Dicecca and Colella say that coaching together has been something they have always dreamt about. Colella believes that he and Dicecca see the game similarly but their differences allow them to give each other distinct outlooks on coaching the team.
“I was a field player, but [Colella] sees the game very dynamically and tactically, especially coming out of the back,” said Dicecca. “It’s all a transitional game, and he just provides a different perspective that I don’t always see.”
Since coaching other levels Dicecca’s coaching style has not changed much, even though the speed of play has. More importantly, Dicecca feels that the biggest challenge of coaching the varsity team is not being able to play every player in each game.

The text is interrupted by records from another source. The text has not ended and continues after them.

## src/rtl/alu_issue_stage.sv

```systemverilog
// Issue stage in front of the 32-bit ALU: registered operands/select, valid/ready
// handshake with a 1-entry skid buffer, result forwarding and reserved-op rejection.
module alu_issue_stage #(
  parameter int unsigned WIDTH   = 32,
  parameter int unsigned RADDR_W = 4,
  parameter int unsigned FWD_EN  = 1
) (
  input  logic               clk,
  input  logic               rst_n,
  input  logic               in_valid,
  output logic               in_ready,
  input  logic [3:0]         in_op,
  input  logic [RADDR_W-1:0] in_rd,
  input  logic [RADDR_W-1:0] in_rs_a,
  input  logic [RADDR_W-1:0] in_rs_b,
  input  logic [WIDTH-1:0]   in_a,
  input  logic [WIDTH-1:0]   in_b,
  input  logic [WIDTH-1:0]   in_imm,
  input  logic               in_use_imm,
  input  logic [WIDTH-1:0]   alu_c,
  output logic               out_valid,
  input  logic               out_ready,
  output logic [WIDTH-1:0]   a,
  output logic [WIDTH-1:0]   b,
  output logic               s3,
  output logic               s2,
  output logic               s1,
  output logic               s0,
  output logic [RADDR_W-1:0] out_rd,
  output logic               illegal_op,
  input  logic               clr_err
);

  // Output register
  logic               out_valid_q, out_valid_d;
  logic [WIDTH-1:0]   a_q, a_d, b_q, b_d;
  logic [3:0]         op_q, op_d;
  logic [RADDR_W-1:0] rd_q, rd_d;

  // Skid register
  logic               sk_valid_q, sk_valid_d;
  logic [3:0]         sk_op_q, sk_op_d;
  logic [RADDR_W-1:0] sk_rd_q, sk_rd_d, sk_rs_a_q, sk_rs_a_d, sk_rs_b_q, sk_rs_b_d;
  logic [WIDTH-1:0]   sk_a_q, sk_a_d, sk_b_q, sk_b_d, sk_imm_q, sk_imm_d;
  logic               sk_use_imm_q, sk_use_imm_d;

  logic               illegal_q, illegal_d;

  // Move source for the output register and handshake terms
  logic               accept, fire, in_legal, load_out, src_valid, fwd_a, fwd_b;
  logic [3:0]         src_op;
  logic [RADDR_W-1:0] src_rd, src_rs_a, src_rs_b;
  logic [WIDTH-1:0]   src_a, src_b, src_imm;
  logic               src_use_imm;

  function automatic logic op_legal(input logic [3:0] op);
    case (op)
      4'b0000, 4'b0001, 4'b1000, 4'b1001, 4'b1010,
      4'b1011, 4'b1100, 4'b1101, 4'b1110: op_legal = 1'b1;
      default:                            op_legal = 1'b0;
    endcase
  endfunction

  always_comb begin
    accept   = in_valid & ~sk_valid_q;
    fire     = out_valid_q & out_ready;
    in_legal = op_legal(in_op);
    load_out = ~out_valid_q | fire;

    if (sk_valid_q) begin
      src_op      = sk_op_q;
      src_rd      = sk_rd_q;
      src_rs_a    = sk_rs_a_q;
      src_rs_b    = sk_rs_b_q;
      src_a       = sk_a_q;
      src_b       = sk_b_q;
      src_imm     = sk_imm_q;
      src_use_imm = sk_use_imm_q;
    end else begin
      src_op      = in_op;
      src_rd      = in_rd;
      src_rs_a    = in_rs_a;
      src_rs_b    = in_rs_b;
      src_a       = in_a;
      src_b       = in_b;
      src_imm     = in_imm;
      src_use_imm = in_use_imm;
    end
    src_valid = sk_valid_q | (accept & in_legal);

    // The instruction leaving on this edge is the only one not yet in the register file
    fwd_a = (FWD_EN != 0) & fire & (rd_q != '0) & (rd_q == src_rs_a);
    fwd_b = (FWD_EN != 0) & fire & (rd_q != '0) & (rd_q == src_rs_b) & ~src_use_imm;

    out_valid_d  = out_valid_q;
    a_d          = a_q;
    b_d          = b_q;
    op_d         = op_q;
    rd_d         = rd_q;
    sk_valid_d   = sk_valid_q;
    sk_op_d      = sk_op_q;
    sk_rd_d      = sk_rd_q;
    sk_rs_a_d    = sk_rs_a_q;
    sk_rs_b_d    = sk_rs_b_q;
    sk_a_d       = sk_a_q;
    sk_b_d       = sk_b_q;
    sk_imm_d     = sk_imm_q;
    sk_use_imm_d = sk_use_imm_q;
    illegal_d    = illegal_q;

    if (load_out) begin
      out_valid_d = src_valid;
      if (src_valid) begin
        a_d  = fwd_a ? alu_c : src_a;
        b_d  = src_use_imm ? src_imm : (fwd_b ? alu_c : src_b);
        op_d = src_op;
        rd_d = src_rd;
      end
      if (sk_valid_q) sk_valid_d = 1'b0;
    end

    if (accept & in_legal & out_valid_q & ~out_ready) begin
      sk_valid_d   = 1'b1;
      sk_op_d      = in_op;
      sk_rd_d      = in_rd;
      sk_rs_a_d    = in_rs_a;
      sk_rs_b_d    = in_rs_b;
      sk_a_d       = in_a;
      sk_b_d       = in_b;
      sk_imm_d     = in_imm;
      sk_use_imm_d = in_use_imm;
    end

    if (accept & ~in_legal) illegal_d = 1'b1;
    else if (clr_err)       illegal_d = 1'b0;
  end

  always_ff @(posedge clk or negedge rst_n) begin
    if (!rst_n) begin
      out_valid_q  <= 1'b0;
      a_q          <= '0;
      b_q          <= '0;
      op_q         <= '0;
      rd_q         <= '0;
      sk_valid_q   <= 1'b0;
      sk_op_q      <= '0;
      sk_rd_q      <= '0;
      sk_rs_a_q    <= '0;
      sk_rs_b_q    <= '0;
      sk_a_q       <= '0;
      sk_b_q       <= '0;
      sk_imm_q     <= '0;
      sk_use_imm_q <= 1'b0;
      illegal_q    <= 1'b0;
    end else begin
      out_valid_q  <= out_valid_d;
      a_q          <= a_d;
      b_q          <= b_d;
      op_q         <= op_d;
      rd_q         <= rd_d;
      sk_valid_q   <= sk_valid_d;
      sk_op_q      <= sk_op_d;
      sk_rd_q      <= sk_rd_d;
      sk_rs_a_q    <= sk_rs_a_d;
      sk_rs_b_q    <= sk_rs_b_d;
      sk_a_q       <= sk_a_d;
      sk_b_q       <= sk_b_d;
      sk_imm_q     <= sk_imm_d;
      sk_use_imm_q <= sk_use_imm_d;
      illegal_q    <= illegal_d;
    end
  end

  assign in_ready   = ~sk_valid_q;
  assign out_valid  = out_valid_q;
  assign a          = a_q;
  assign b          = b_q;
  assign {s3, s2, s1, s0} = op_q;
  assign out_rd     = rd_q;
  assign illegal_op = illegal_q;

endmodule

```
**src/rtl/lc3_regfile_param.sv**
```systemverilog
// Parametrised LC-3 register file: two async read ports, one sync write port,
// per-register pending-write scoreboard and NZP codes. Optional macro RF_BYPASS_EN.
module lc3_regfile_param #(
    parameter int unsigned WIDTH = 16,
    parameter int unsigned DEPTH = 8,
    parameter int unsigned AW    = 3
) (
    input  logic             clk,
    input  logic             reset,
    input  logic             we,
    input  logic [AW-1:0]    dr,
    input  logic [WIDTH-1:0] bus,
    input  logic             ld_cc,
    input  logic             claim,
    input  logic [AW-1:0]    claim_dr,
    input  logic [AW-1:0]    sr0,
    input  logic [AW-1:0]    sr1,
    output logic [WIDTH-1:0] out0,
    output logic [WIDTH-1:0] out1,
    output logic             busy0,
    output logic             busy1,
    output logic             busy_any,
    output logic [2:0]       nzp
);

    localparam logic [2:0] NZP_RESET = 3'b010;

    logic [WIDTH-1:0] regs [DEPTH];
    logic [DEPTH-1:0] pend;
    logic [2:0]       nzp_q;
    logic [2:0]       nzp_next;

    // Condition codes derived from the write data; exactly one bit set.
    always_comb begin
        nzp_next    = 3'b000;
        nzp_next[2] = bus[WIDTH-1];
        nzp_next[1] = (bus == '0);
        nzp_next[0] = !bus[WIDTH-1] && (bus != '0);
    end

    // Storage, scoreboard and NZP; claim beats a same-cycle write retiring the register.
    always_ff @(posedge clk) begin
        if (!reset) begin
            for (int unsigned i = 0; i < DEPTH; i++) begin
                regs[i] <= '0;
            end
            pend  <= '0;
            nzp_q <= NZP_RESET;
        end else begin
            if (we) begin
                regs[dr] <= bus;
                if (ld_cc) begin
                    nzp_q <= nzp_next;
                end
            end
            for (int unsigned i = 0; i < DEPTH; i++) begin
                if (claim && (claim_dr == AW'(i))) begin
                    pend[i] <= 1'b1;
                end else if (we && (dr == AW'(i))) begin
                    pend[i] <= 1'b0;
                end
            end
        end
    end

`ifdef RF_BYPASS_EN
    logic byp0;
    logic byp1;

    // Write-through: a read of the register being written sees the new data now.
    always_comb begin
        byp0  = reset && we && (sr0 == dr);
        byp1  = reset && we && (sr1 == dr);
        out0  = byp0 ? bus : regs[sr0];
        out1  = byp1 ? bus : regs[sr1];
        busy0 = pend[sr0];
        busy1 = pend[sr1];
        if (byp0 && !(claim && (claim_dr == sr0))) begin
            busy0 = 1'b0;
        end
        if (byp1 && !(claim && (claim_dr == sr1))) begin
            busy1 = 1'b0;
        end
    end
`else
    // Plain reads of stored contents and registered pending bits.
    always_comb begin
        out0  = regs[sr0];
        out1  = regs[sr1];
        busy0 = pend[sr0];
        busy1 = pend[sr1];
    end
`endif

    assign busy_any = |pend;
    assign nzp      = nzp_q;

endmodule

```
## src/rtl/nfu_pkg.sv

```systemverilog
// Shared definitions for the NFU-3 coefficient path: loader FSM encoding and table geometry defaults.
// Latency: n/a (declarations only).
// Backpressure: n/a (declarations only).
package nfu_pkg;

    // Default width of one coefficient half (ai or bi).
    localparam int NFU_BIT_WIDTH_DEF = 16;

    // Default number of piecewise-sigmoid segments in one table.
    localparam int NFU_NUM_SEG_DEF = 16;

    // Coefficient loader FSM encoding.
    typedef enum logic [2:0] {
        ST_IDLE  = 3'd0,
        ST_GET_A = 3'd1,
        ST_GET_B = 3'd2,
        ST_WRITE = 3'd3,
        ST_DONE  = 3'd4
    } nfu3_ld_state_t;

    // Address width for a table of n segments; never below one bit.
    function automatic int nfu_addr_w(input int n);
        return (n > 1) ? $clog2(n) : 1;
    endfunction

endpackage

```

## src/rtl/nfu3_coef_loader.sv

```systemverilog
// Streams ai/bi word pairs into the NFU-3 coefficient RAM, one {ai,bi} write per segment, then pulses done.
// Latency: first write strobe 3 edges after start is sampled; done 3*NUM_SEG+1 edges after start (valid held high).
// Backpressure: o_coef_ready only in GET_A/GET_B; the FSM holds while i_coef_valid is low. Optional checksum: NFU3_COEF_LOADER_CHECKSUM_EN.
module nfu3_coef_loader
    import nfu_pkg::*;
#(
    parameter int BIT_WIDTH = NFU_BIT_WIDTH_DEF,
    parameter int NUM_SEG   = NFU_NUM_SEG_DEF,
    parameter int AW        = nfu_addr_w(NUM_SEG)
) (
    input  logic                   clk,
    input  logic                   rst,
    input  logic                   i_start,
    input  logic [BIT_WIDTH-1:0]   i_coef_data,
    input  logic                   i_coef_valid,
    output logic                   o_coef_ready,
    output logic [2*BIT_WIDTH-1:0] o_coef,
    output logic [AW-1:0]          o_coef_addr,
    output logic                   o_load_coef,
    output logic                   o_busy,
    output logic                   o_done,
    output logic [BIT_WIDTH-1:0]   o_checksum
);

    // Segment index of the final write; the counter stops here instead of wrapping.
    localparam logic [AW-1:0] LAST_SEG = AW'(NUM_SEG - 1);

    nfu3_ld_state_t         r_state;
    logic [AW-1:0]          r_seg_cnt;
    logic [BIT_WIDTH-1:0]   r_ai;
    logic [2*BIT_WIDTH-1:0] r_coef;
    logic [AW-1:0]          r_coef_addr;
    logic                   r_load_coef;
    logic                   r_coef_ready;
    logic                   r_busy;
    logic                   r_done;

    // A word moves only when the loader is asking for one and the source offers one.
    logic w_accept;
    // Start is honoured only from IDLE so a running load is never restarted.
    logic w_start_load;

    assign w_accept     = i_coef_valid & r_coef_ready;
    assign w_start_load = (r_state == ST_IDLE) & i_start;

    // Loader FSM; every output is registered alongside the state it belongs to.
    always_ff @(posedge clk or posedge rst) begin
        if (rst) begin
            r_state      <= ST_IDLE;
            r_seg_cnt    <= '0;
            r_ai         <= '0;
            r_coef       <= '0;
            r_coef_addr  <= '0;
            r_load_coef  <= 1'b0;
            r_coef_ready <= 1'b0;
            r_busy       <= 1'b0;
            r_done       <= 1'b0;
        end else begin
            // Strobes are single-cycle unless re-armed below.
            r_load_coef <= 1'b0;
            r_done      <= 1'b0;
            case (r_state)
                ST_IDLE: begin
                    if (w_start_load) begin
                        r_state      <= ST_GET_A;
                        r_seg_cnt    <= '0;
                        r_coef_ready <= 1'b1;
                        r_busy       <= 1'b1;
                    end
                end
                ST_GET_A: begin
                    if (w_accept) begin
                        r_ai    <= i_coef_data;
                        r_state <= ST_GET_B;
                    end
                end
                ST_GET_B: begin
                    // bi goes straight into the low half of the write line; the line then holds
                    // until the next write, so consumers only need o_load_coef to qualify it.
                    if (w_accept) begin
                        r_coef       <= {r_ai, i_coef_data};
                        r_coef_addr  <= r_seg_cnt;
                        r_load_coef  <= 1'b1;
                        r_coef_ready <= 1'b0;
                        r_state      <= ST_WRITE;
                    end
                end
                ST_WRITE: begin
                    if (r_seg_cnt == LAST_SEG) begin
                        r_state <= ST_DONE;
                        r_busy  <= 1'b0;
                        r_done  <= 1'b1;
                    end else begin
                        r_seg_cnt    <= r_seg_cnt + 1'b1;
                        r_coef_ready <= 1'b1;
                        r_state      <= ST_GET_A;
                    end
                end
                ST_DONE: begin
                    r_state <= ST_IDLE;
                end
                default: begin
                    r_state      <= ST_IDLE;
                    r_coef_ready <= 1'b0;
                    r_busy       <= 1'b0;
                end
            endcase
        end
    end

    assign o_coef_ready = r_coef_ready;
    assign o_coef       = r_coef;
    assign o_coef_addr  = r_coef_addr;
    assign o_load_coef  = r_load_coef;
    assign o_busy       = r_busy;
    assign o_done       = r_done;

`ifdef NFU3_COEF_LOADER_CHECKSUM_EN
    logic [BIT_WIDTH-1:0] r_checksum;

    // Running modulo-2^BIT_WIDTH sum of accepted words, cleared when a load starts.
    always_ff @(posedge clk or posedge rst) begin
        if (rst) begin
            r_checksum <= '0;
        end else if (w_start_load) begin
            r_checksum <= '0;
        end else if (w_accept) begin
            r_checksum <= r_checksum + i_coef_data;
        end
    end

    assign o_checksum = r_checksum;
`else
    assign o_checksum = '0;
`endif

endmodule

```
`config.mk`:
```
export PLATFORM = sky130hd
export DESIGN_NAME = serial_subtractor
export DESIGN_NICKNAME = d
export VERILOG_FILES = /design/src/rtl/serial_subtractor.sv
export SDC_FILE = /design/constraint.sdc
export NUM_CORES = 1
export LEC_CHECK = 0
export ABC_AREA = 1
export CAP_MARGIN = 20
export CORE_ASPECT_RATIO = 0.9
export CORE_MARGIN = 1
export CORE_UTILIZATION = 35
export CTS_CLUSTER_DIAMETER = 80
export DETAILED_ROUTE_END_ITERATION = 8
export PLACE_DENSITY = 0.6
export SLEW_MARGIN = 20
export SYNTH_ARGS = -nofsm -noshare
export SYNTH_HDL_FRONTEND = slang
export SYNTH_SLANG_ARGS = --single-unit
```
`constraint.sdc`:
```
create_clock -name clk -period 1.4 [get_ports clk]
set_clock_uncertainty 0.1 [all_clocks]
set_input_delay 0.28 -clock clk [delete_from_list [all_inputs] [get_ports clk]]
set_output_delay 0.28 -clock clk [all_outputs]
set_load 0.005 [all_outputs]
```
`src/rtl/serial_subtractor.sv`:
```
// rtl/serial_subtractor.sv - bit-serial N-bit subtractor with start/done handshake
//
// Computes (a - b - bin) mod 2^N one bit per clock, LSB first, using a single
// full-subtractor cell and a borrow flip-flop. A result is produced every N+1
// cycles when requests are issued back to back.
//
// Ports:
//   clk   - system clock, all state updates on the rising edge
//   rst   - synchronous, active-high reset
//   a     - minuend, sampled on the accepting edge only
//   b     - subtrahend, sampled on the accepting edge only
//   bin   - borrow-in, sampled on the accepting edge only
//   start - request, accepted in IDLE or DONE
//   diff  - registered result, held until the next completion
//   bout  - registered borrow-out, 1 iff a < b + bin (unsigned)
//   busy  - high while bits are being processed
//   done  - one-cycle pulse when diff/bout update
module serial_subtractor #(
    parameter int N = 4
) (
    input  logic         clk,
    input  logic         rst,
    input  logic [N-1:0] a,
    input  logic [N-1:0] b,
    input  logic         bin,
    input  logic         start,
    output logic [N-1:0] diff,
    output logic         bout,
    output logic         busy,
    output logic         done
);

    localparam int CW = $clog2(N);

    typedef enum logic [1:0] {
        IDLE  = 2'd0,
        SHIFT = 2'd1,
        DONE  = 2'd2
    } state_t;

    state_t          state_q;
    logic [N-1:0]    sa_q;
    logic [N-1:0]    sb_q;
    // Holds the N-1 difference bits produced so far; the last bit is
    // concatenated on top in the final cycle.
    logic [N-2:0]    res_q;
    logic            br_q;
    logic [CW-1:0]   cnt_q;
    logic [N-1:0]    diff_q;
    logic            bout_q;
    logic            busy_q;
    logic            done_q;

    logic            d_bit;
    logic            br_d;
    logic [N-1:0]    res_full;
    logic            accept;
    logic            last_bit;

    // Full-subtractor cell on the current LSBs.
    always_comb begin
        d_bit    = sa_q[0] ^ sb_q[0] ^ br_q;
        br_d     = (~sa_q[0] & sb_q[0]) | (~(sa_q[0] ^ sb_q[0]) & br_q);
        res_full = {d_bit, res_q};
        accept   = start && ((state_q == IDLE) || (state_q == DONE));
        last_bit = (cnt_q == CW'(N - 1));
    end

    always_ff @(posedge clk) begin
        if (rst) begin
            state_q <= IDLE;
            sa_q    <= '0;
            sb_q    <= '0;
            res_q   <= '0;
            br_q    <= 1'b0;
            cnt_q   <= '0;
            diff_q  <= '0;
            bout_q  <= 1'b0;
            busy_q  <= 1'b0;
            done_q  <= 1'b0;
        end else if (accept) begin
            state_q <= SHIFT;
            sa_q    <= a;
            sb_q    <= b;
            br_q    <= bin;
            cnt_q   <= '0;
            res_q   <= '0;
            busy_q  <= 1'b1;
            done_q  <= 1'b0;
        end else begin
            case (state_q)
                SHIFT: begin
                    sa_q  <= sa_q >> 1;
                    sb_q  <= sb_q >> 1;
                    br_q  <= br_d;
                    res_q <= res_full[N-1:1];
                    cnt_q <= cnt_q + CW'(1);
                    if (last_bit) begin
                        diff_q  <= res_full;
                        bout_q  <= br_d;
                        busy_q  <= 1'b0;
                        done_q  <= 1'b1;
                        state_q <= DONE;
                    end
                end
                DONE: begin
                    // No new request this cycle, so the pulse ends here.
                    done_q  <= 1'b0;
                    state_q <= IDLE;
                end
                default: begin
                    done_q  <= 1'b0;
                    busy_q  <= 1'b0;
                    state_q <= IDLE;
                end
            endcase
        end
    end

    assign diff = diff_q;
    assign bout = bout_q;
    assign busy = busy_q;
    assign done = done_q;

endmodule

```
==> flow_summary.ini, run 1 <==
[run_status]
status = finished clean

[setup_path]
end_kind = flop
max_stage_delay_ns = 0.61
cp_cell_sequence = fa_1 -> nand2_1 -> a21oi_1
worstRegToRegCells = 3
crit_type = flop to flop
cp_num_buf_inv = 0
path_delay_family = adder cells
cp.required_ns = 1.54
crit_arrival_ns = 1.50
critPathLaunchType = flop
cp_max_fo = 2
crit_path_top_delay_cell = fa_1
critical_path_cell_count = 3

[clocking]
cts_tree = built
clock_latency_ns = 0.31
clkSlewWorstSetupHoldPaths_ns = 0.12
clockBufferDepth = 2
cts_max_level = 1
clkSinkCount = 22
cts_buffers = 3
root_buffer = clkbuf_4

[die]
chipWidth_um = 59.0
die-area_mm2 = 0.00314
row_count = 18
initial_core_util_pct = 36.9
dieHeight_um = 53.3
fp.coreArea_mm2 = 0.00277
pin_count = 19

[layout]
design_area_mm2 = 0.00135
antenna_cells = 0
nNetsFinal = 178
drive_gt1_share_pct = 22.7
fin_util_pct = 48.6
syn_to_final_growth_pct = 31.6

[global_route]
grt_max_degree = 14
first_global_vias = 800
grt_util_all_layers_pct = 15.1
antenna_found_initial = 0
grt_first_pass_wirelength_um = 3450
gr-total-overflow = 0

[drt]
avgRoutedWirePerCell_um = 10.4
drc_errors = 0
vias = 864
vias_per_cell = 4.26
wirelength_um = 2110
drt-pass1-iter-count = 4
drt_iter0_drc = 47
ant_nets = 0

[synth]
syn-cell-area_mm2 = 0.00102
ys_seq_area_share_pct = 43.1
synth.ff_latch_count = 22
synth_cells = 135
yosysUniqueCellTypes = 21
synth.area.top_cells = dfxtp_1 43%, nand2_1 8.4%, nor2_1 8.1%
synth_top_cell_area_share_pct = 43.1
ys_warn_count = 0
yosysTopAreaCell = dfxtp_1
synth_common_cells = 23 x nand2_1, 22 x dfxtp_1, 22 x nor2_1
syn_area_per_cell_um2 = 7.57
synth_edf_count = 0
synthMostInstantiatedCell = nand2_1
syn_nets = 149
synthArstFlopShare_pct = 0
synth_ff_type = dfxtp_1

[place]
gp_congestion = 0.780
placed_area_mm2 = 0.00127
dp_hpwl_um = 1640
io_buffers = 18

[timing]
rsz0062_at_grt = false
worstMarginPinSlew_ns = 0.273
slew_headroom_pct = 81.7
min_period_over_period_pct = 96.7
max_freq_ghz = 0.739
slew_viol_final = 0
finalHoldViolCount = 0
fin_crit_ns = 1.35
final-setup-viol-count = 0

[hold_path]
hold_path_class = flop to flop
whs_path_depth = 2

[power_and_ir_drop]
ir_drop_v = 0.000508
p_per_area_mw_per_mm2 = 1030
power_leakage_uw = 0.000646

[flow_run]
drv_cap = 0
[sequential cells by signal, summed over array words and instances, names as in the netlist, 2 cells and up]
name	count
sa_q	4
diff	4
res_q	3
sb_q	4
cnt_q	2
[layout make-up]
class / count / area (um2)
fillers: 288 / 1430
clock buffers: 3 / 22.5
flip-flops and latches: 22 / 453
well taps: 40 / 50.0
repair buffers: 28 / 246
multi-input cells: 86 / 457
inverters: 23 / 86.3
clock inverters: 1 / 30.0
[metal layers]
layer / global-route usage (%) / wire length (um) / vias to the layer above
met5: 0 / 0 / -
met4: 2.38 / 0 / 0
met3: 4.65 / 86 / 0
met2: 26.7 / 966 / 14
met1: 18.1 / 1060 / 380
li1: - / - / 470
[power breakdown]
part | internal (uW) | total (uW) | switching, uW | leakage [uW]
Sequential | 657 | 678 | 21.0 | 0.000184
Clock | 289 | 482 | 193 | 0.0000279
Combinational | 102 | 226 | 124 | 0.000434
[tightest hold or removal path: cells and delay by family, from the launching register on]
kind	cells	cell delay [ns]
DFF	1	0.33
and+or+nand+nor	1	0.06
AOI/OAI and AO/OA	1	0.05
[stage by stage]
stage,power (uW),setup slack [ns],setup TNS [ns],std cells,hold slack (ns)
final,1390,0.0460,0,203,0.379
after detailed placement,918,-0.163,-1.41,197,0.364
after CTS,1390,0.00976,0,202,0.383
after floorplan,838,0.199,0,135,0.315
after global placement,912,-0.125,-1.08,197,0.355
after global routing,1450,0.00839,0,203,0.404
[path summary, 6_finish.rpt]
kind / from / endpoint / slack [ns]
worst min-delay path: cnt_q[1] / cnt_q[1] / 0.38
worst max register to register: sa_q[0] / res_q[2] / 0.05
worst min register to register: cnt_q[1] / cnt_q[1] / 0.38
worst max-delay path: sa_q[0] / res_q[2] / 0.05
[cell usage in the layout, fill, tap and decap left out]
cell,netlist,routed
clkbuf_4,0,3
nand3_1,9,9
nor2_4,1,1
buf_4,1,10
nand2_1,23,23
nand2_4,1,2
inv_1,21,21
dfxtp_1,22,14
nand2_2,3,2
ha_1,1,1
fa_1,1,1
inv_2,2,2
clkdlybuf4s50_1,0,11
dlygate4sd2_1,0,7
dfxtp_4,0,1
o21ai_0,8,8
a21oi_2,4,4
xor2_1,1,1
nand3_2,4,4
dfxtp_2,0,7
nor3_1,3,3
nor2_1,22,22
bufinv_16,0,1
a21oi_1,5,5
[cells by family after synthesis]
logic type	Yosys count	share of synthesized area (%)
AO/OA/AOI/OAI	17	9.79
XOR/XNOR	1	0.857
adder cells (fa/ha/maj)	2	3.18
buffers and inverters	27	12.7
flip-flops	22	43.1
AND/OR/NAND/NOR	66	30.4
[timing repair]
item | CTS | global route
setup endpoints to repair | 7 | 7
setup buffers | 1 | 1
hold buffers | 0 | 0
cloned | 0 | 0
pin swaps | 0 | 2
resized for setup | 15 | 2
No activity file was read; power rests on OpenSTA's default activity.
==> inputs of run 2 (changes only) <==
--- a/config.mk
+++ b/config.mk
@@ -10,7 +10,6 @@
 export CORE_ASPECT_RATIO = 0.9
 export CORE_MARGIN = 1
 export CORE_UTILIZATION = 35
-export CTS_CLUSTER_DIAMETER = 80
 export DETAILED_ROUTE_END_ITERATION = 8
 export PLACE_DENSITY = 0.6
 export SLEW_MARGIN = 20
==> results of run 2 <==
Final layout, timing and power as in run 1 (identical DEF).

“The opportunity isn’t always there for every player every game. We have a 23-man roster, but not all 23 will play every single game. [The players] have to understand that sacrifice just comes with being in a strong program,” said Dicecca.
Captain Will Manning ’20 understands Dicecca’s challenge, but he says that Dicecca has handled the issue of playing time very well.
“[Dicecca] realizes that people understand that regardless if they are on or off the field everyone is trying to help the team win,” said Manning. “I believe that he plays people as he sees fit, which is all you can ask for from your coach.”
After reaching the state finals last year, where the team eventually lost 1-0 to Ludlow High School, Dicecca and Colella both agree that winning the state championship season is the ultimate goal.
“We’re going to focus on each game as a new task, a new challenge, and hopefully take care of business that needs to be taken care of. Come the end of November, we’ll have one more ‘W’ in that win column,” said Dicecca.
Colella and Manning say they both agree with Dicecca’s approach to focus on one aspect of the season at a time.
“I think it just amplifies the significance of each game. I believe that the team has bought into that way of thinking, and I feel that it will help us build up to creating a run similar to the one we had last year,” said Manning.